(Excerpts from a dataset)

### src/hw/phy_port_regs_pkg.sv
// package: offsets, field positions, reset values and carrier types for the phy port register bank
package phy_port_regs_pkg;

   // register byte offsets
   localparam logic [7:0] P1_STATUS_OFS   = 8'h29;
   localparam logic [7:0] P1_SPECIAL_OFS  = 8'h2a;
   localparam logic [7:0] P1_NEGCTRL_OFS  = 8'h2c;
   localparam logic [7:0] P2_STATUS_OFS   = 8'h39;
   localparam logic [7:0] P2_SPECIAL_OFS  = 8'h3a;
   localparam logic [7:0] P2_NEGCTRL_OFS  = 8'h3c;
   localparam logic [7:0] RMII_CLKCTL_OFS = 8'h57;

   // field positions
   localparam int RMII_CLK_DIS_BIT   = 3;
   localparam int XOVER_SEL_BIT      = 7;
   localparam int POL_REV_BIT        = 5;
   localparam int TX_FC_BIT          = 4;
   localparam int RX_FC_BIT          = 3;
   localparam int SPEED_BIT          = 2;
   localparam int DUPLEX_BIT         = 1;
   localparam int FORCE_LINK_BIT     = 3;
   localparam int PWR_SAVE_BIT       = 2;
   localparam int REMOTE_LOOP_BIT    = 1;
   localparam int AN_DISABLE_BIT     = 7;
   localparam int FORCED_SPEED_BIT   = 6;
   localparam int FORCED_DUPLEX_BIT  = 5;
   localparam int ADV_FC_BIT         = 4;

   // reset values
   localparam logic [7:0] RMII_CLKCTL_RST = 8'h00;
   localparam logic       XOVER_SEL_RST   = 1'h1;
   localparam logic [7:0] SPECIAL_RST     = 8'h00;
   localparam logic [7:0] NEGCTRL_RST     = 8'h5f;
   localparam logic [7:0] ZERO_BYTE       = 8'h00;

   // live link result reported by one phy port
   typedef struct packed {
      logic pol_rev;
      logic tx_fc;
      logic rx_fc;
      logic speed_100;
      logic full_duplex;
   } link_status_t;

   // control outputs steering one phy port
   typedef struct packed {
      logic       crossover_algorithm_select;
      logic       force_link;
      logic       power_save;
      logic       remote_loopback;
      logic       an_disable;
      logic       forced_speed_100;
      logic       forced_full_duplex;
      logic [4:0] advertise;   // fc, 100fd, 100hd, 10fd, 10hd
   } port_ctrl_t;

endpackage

* **To do**
Count each line above that has the word "positions" in it, and write down nothing but the total.

* **Result for this task**
2